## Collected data
+++
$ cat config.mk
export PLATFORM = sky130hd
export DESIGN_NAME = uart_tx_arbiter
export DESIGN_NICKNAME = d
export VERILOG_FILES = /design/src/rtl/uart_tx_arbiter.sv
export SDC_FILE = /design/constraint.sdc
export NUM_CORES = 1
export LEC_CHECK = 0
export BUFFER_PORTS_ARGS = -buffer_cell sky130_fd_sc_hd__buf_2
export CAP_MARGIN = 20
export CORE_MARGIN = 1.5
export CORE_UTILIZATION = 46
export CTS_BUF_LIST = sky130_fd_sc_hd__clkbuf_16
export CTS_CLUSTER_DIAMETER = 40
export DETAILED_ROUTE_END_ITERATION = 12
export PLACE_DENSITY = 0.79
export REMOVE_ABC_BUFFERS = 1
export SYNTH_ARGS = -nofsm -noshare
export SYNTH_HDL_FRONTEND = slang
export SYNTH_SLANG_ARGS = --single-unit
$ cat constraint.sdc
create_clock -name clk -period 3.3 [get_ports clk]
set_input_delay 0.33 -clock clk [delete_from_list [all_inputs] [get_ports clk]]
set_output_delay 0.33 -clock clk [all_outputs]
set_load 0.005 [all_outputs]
+++
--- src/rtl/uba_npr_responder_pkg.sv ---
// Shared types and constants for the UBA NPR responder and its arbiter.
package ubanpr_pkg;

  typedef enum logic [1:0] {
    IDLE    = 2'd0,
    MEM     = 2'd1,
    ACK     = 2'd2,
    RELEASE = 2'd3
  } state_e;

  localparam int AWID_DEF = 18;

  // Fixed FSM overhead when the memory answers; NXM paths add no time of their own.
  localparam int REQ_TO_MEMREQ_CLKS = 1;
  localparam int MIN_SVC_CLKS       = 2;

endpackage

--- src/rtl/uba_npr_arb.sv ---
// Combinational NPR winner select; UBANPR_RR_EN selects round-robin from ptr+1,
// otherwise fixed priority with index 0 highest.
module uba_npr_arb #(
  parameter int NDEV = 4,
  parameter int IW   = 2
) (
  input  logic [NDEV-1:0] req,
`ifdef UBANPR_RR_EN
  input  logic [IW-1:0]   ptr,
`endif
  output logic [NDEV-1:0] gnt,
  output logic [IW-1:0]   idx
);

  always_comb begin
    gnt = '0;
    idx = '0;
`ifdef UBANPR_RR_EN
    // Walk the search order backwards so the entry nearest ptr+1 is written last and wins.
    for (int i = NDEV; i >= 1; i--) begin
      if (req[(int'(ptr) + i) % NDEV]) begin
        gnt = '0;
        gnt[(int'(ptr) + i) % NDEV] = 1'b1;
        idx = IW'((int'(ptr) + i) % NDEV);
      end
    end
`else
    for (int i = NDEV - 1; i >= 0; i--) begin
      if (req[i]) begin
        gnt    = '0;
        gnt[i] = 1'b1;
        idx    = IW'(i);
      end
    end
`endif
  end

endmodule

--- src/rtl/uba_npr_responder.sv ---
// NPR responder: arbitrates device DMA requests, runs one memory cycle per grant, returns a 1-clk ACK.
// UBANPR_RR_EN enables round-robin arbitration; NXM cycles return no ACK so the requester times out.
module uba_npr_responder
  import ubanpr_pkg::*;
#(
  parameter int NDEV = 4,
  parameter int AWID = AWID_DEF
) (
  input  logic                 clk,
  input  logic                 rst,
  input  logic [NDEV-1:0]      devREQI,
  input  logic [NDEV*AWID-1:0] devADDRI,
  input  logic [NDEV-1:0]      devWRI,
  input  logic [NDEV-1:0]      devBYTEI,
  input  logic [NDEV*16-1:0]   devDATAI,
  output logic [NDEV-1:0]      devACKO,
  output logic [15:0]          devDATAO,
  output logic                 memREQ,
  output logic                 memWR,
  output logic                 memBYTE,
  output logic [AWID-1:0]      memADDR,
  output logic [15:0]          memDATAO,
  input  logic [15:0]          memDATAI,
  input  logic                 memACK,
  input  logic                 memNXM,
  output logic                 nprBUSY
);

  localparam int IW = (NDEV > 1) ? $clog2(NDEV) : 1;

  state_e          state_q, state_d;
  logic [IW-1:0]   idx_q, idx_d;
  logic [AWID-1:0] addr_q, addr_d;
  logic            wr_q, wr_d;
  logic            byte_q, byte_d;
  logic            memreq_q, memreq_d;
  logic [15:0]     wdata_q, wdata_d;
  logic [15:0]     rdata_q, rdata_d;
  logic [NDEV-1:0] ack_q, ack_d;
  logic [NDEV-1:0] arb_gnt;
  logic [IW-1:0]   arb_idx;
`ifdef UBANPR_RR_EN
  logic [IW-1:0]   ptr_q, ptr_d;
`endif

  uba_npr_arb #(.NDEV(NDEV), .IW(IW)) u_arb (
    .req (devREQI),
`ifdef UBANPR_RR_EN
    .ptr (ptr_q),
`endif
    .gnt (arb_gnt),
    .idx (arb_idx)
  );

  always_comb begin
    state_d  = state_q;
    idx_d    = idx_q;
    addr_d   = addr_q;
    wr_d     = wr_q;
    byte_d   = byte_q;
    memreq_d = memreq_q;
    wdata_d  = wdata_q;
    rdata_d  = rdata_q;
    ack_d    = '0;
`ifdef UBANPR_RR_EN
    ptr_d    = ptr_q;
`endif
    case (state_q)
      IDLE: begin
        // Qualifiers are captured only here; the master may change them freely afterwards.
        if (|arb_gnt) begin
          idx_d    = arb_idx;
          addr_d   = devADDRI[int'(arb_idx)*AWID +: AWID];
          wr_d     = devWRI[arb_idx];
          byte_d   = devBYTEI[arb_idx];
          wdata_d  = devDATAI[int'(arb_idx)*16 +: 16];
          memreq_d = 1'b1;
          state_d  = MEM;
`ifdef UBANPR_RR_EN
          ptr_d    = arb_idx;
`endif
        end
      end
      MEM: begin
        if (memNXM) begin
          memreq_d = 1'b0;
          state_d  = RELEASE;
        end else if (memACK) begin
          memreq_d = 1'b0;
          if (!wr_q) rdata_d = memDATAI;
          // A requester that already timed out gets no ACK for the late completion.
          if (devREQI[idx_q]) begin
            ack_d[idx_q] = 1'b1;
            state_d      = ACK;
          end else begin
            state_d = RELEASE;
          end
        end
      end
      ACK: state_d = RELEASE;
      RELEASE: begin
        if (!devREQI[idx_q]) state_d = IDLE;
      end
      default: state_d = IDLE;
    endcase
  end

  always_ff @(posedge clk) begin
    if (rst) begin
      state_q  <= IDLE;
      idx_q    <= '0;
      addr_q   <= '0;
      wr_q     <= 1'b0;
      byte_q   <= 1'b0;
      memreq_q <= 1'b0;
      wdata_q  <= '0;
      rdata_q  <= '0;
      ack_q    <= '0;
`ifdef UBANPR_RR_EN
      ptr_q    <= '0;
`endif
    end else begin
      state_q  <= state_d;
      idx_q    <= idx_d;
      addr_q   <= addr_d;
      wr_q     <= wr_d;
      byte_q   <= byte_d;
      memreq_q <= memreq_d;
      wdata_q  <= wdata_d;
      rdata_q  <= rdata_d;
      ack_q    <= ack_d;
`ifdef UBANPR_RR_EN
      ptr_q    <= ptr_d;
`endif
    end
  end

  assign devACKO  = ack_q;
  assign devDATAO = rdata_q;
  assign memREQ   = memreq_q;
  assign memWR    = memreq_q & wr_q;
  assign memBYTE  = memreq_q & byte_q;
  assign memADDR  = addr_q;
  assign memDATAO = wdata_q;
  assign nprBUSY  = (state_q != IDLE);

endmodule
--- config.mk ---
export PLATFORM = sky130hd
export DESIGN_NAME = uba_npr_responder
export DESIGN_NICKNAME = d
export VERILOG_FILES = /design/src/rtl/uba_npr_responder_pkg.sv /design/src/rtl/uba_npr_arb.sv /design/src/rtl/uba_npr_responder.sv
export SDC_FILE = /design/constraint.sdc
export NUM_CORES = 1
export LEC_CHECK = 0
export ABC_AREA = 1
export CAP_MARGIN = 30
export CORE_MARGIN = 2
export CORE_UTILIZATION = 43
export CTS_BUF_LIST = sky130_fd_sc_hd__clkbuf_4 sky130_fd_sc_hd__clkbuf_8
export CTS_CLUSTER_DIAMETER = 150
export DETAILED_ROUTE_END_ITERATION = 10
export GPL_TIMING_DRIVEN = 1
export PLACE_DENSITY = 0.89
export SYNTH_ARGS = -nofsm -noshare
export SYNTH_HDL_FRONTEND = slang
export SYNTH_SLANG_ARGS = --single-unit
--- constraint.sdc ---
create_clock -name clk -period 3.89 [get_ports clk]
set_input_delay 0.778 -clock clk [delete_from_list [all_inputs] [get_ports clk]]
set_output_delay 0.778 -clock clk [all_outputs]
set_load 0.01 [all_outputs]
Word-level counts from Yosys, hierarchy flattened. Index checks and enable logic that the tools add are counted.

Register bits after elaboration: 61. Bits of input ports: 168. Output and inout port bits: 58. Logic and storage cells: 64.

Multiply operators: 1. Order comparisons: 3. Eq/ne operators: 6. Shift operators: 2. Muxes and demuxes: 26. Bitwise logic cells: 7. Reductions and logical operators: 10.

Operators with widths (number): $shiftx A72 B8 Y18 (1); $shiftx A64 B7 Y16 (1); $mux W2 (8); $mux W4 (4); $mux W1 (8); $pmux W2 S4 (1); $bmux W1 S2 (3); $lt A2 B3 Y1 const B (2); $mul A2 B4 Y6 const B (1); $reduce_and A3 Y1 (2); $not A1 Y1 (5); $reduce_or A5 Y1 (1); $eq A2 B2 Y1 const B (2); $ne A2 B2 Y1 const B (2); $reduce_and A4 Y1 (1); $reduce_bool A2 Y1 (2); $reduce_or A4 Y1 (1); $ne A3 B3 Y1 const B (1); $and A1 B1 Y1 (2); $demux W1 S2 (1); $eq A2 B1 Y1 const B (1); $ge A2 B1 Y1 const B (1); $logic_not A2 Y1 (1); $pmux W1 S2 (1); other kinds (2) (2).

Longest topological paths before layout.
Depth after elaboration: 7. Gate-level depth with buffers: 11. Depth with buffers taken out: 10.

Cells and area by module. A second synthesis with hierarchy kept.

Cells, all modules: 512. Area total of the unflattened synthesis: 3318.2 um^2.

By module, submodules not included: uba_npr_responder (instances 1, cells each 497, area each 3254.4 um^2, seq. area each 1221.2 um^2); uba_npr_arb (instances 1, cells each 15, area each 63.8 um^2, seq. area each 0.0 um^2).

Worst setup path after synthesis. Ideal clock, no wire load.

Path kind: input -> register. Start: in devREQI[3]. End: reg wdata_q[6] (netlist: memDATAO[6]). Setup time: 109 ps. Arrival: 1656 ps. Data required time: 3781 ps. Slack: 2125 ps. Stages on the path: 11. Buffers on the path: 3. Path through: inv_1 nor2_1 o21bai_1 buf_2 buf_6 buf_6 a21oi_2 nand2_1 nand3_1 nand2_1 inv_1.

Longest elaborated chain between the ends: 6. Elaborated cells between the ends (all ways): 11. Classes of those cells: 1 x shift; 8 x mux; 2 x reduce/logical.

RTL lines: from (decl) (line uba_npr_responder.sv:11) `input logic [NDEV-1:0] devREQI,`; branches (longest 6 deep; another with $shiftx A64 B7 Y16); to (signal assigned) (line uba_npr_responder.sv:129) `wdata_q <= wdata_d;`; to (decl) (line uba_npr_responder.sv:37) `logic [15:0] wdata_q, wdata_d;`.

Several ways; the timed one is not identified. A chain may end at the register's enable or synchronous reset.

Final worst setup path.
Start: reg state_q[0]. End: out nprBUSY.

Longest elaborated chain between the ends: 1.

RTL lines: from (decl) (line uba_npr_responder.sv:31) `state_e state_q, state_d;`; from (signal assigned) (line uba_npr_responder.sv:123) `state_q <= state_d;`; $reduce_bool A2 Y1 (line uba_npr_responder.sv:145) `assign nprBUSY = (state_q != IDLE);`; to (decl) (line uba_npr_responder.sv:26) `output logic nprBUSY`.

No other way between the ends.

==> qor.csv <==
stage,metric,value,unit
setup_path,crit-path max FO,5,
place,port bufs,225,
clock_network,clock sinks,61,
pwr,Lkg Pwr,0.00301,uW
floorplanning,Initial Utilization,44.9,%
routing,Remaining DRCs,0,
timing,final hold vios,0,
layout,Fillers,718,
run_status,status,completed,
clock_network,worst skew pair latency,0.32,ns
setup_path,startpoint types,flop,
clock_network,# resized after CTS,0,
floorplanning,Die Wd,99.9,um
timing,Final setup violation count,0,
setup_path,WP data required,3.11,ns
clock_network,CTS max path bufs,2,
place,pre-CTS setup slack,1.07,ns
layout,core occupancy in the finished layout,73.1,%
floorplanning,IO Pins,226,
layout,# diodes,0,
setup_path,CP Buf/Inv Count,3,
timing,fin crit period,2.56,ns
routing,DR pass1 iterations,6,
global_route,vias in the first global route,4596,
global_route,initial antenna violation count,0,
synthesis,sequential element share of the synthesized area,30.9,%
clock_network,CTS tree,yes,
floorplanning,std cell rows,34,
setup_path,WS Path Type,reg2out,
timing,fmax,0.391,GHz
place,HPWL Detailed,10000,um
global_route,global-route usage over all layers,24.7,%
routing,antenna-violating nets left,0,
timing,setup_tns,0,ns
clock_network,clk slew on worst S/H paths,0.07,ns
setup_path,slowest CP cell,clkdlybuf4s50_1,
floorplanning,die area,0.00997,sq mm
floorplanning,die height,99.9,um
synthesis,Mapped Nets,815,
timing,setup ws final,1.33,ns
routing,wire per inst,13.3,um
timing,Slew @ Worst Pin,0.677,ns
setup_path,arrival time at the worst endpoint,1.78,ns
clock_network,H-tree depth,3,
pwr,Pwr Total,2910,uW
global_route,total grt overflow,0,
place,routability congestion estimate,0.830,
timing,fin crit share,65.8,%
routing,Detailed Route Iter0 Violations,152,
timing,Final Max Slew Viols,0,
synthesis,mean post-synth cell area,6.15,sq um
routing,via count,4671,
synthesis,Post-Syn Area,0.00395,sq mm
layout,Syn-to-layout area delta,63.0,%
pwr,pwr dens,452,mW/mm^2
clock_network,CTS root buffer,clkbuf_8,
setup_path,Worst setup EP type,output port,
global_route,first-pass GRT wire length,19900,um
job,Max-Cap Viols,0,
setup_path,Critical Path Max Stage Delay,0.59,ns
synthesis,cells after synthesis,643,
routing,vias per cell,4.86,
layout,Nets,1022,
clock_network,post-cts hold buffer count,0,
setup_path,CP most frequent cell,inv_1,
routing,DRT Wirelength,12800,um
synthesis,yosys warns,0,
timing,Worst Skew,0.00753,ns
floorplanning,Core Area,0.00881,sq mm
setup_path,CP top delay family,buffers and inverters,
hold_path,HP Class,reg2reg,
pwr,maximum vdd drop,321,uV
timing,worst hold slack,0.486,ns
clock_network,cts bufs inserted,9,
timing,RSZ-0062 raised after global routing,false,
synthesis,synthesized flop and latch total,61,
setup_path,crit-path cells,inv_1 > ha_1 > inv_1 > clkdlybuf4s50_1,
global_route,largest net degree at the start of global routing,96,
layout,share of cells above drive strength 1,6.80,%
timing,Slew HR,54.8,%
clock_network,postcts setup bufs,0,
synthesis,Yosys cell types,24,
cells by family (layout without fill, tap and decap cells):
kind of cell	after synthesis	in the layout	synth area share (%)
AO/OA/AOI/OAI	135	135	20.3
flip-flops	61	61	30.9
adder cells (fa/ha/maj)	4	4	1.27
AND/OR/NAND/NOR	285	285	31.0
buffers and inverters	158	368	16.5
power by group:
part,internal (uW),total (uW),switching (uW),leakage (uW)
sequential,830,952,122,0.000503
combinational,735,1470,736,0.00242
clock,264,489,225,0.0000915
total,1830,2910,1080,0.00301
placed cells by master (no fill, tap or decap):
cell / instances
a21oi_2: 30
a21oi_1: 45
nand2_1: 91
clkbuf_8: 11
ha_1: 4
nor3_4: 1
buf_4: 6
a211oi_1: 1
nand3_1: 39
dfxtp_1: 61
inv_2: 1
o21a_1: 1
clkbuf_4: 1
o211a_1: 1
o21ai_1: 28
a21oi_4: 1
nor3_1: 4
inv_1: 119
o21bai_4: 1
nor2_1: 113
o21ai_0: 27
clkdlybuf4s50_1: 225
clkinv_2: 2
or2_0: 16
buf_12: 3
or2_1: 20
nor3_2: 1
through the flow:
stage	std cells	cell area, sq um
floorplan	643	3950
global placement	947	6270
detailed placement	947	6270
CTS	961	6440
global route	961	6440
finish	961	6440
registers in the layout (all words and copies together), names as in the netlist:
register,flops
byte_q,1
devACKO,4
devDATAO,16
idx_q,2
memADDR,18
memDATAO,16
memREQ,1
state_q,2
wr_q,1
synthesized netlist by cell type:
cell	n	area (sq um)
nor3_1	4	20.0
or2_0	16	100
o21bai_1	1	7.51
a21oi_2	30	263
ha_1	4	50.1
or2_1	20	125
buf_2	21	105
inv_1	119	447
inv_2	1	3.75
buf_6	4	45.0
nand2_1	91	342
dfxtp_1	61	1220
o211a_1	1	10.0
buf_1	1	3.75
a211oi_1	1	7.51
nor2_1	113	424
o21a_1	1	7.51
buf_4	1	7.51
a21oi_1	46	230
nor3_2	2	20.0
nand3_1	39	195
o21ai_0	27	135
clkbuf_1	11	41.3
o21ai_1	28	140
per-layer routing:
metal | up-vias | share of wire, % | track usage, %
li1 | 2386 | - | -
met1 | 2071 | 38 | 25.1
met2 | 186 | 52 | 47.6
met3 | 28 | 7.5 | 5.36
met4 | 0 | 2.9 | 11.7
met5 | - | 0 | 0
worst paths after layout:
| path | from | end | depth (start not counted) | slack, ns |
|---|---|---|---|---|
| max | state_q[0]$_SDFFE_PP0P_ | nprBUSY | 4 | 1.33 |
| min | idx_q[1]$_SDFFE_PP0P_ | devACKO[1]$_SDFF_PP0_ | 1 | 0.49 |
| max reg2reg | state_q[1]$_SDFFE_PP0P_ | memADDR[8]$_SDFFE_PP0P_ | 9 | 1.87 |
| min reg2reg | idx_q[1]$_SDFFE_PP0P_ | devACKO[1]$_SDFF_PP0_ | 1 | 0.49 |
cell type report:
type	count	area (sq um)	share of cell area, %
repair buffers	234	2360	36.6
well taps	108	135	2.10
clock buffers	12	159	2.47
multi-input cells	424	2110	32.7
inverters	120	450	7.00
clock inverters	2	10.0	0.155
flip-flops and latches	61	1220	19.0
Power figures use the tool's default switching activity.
+++
From the data, collect all lines where the string "devDATAI" appears.

  input  logic [NDEV*16-1:0]   devDATAI,
          wdata_d  = devDATAI[int'(arb_idx)*16 +: 16];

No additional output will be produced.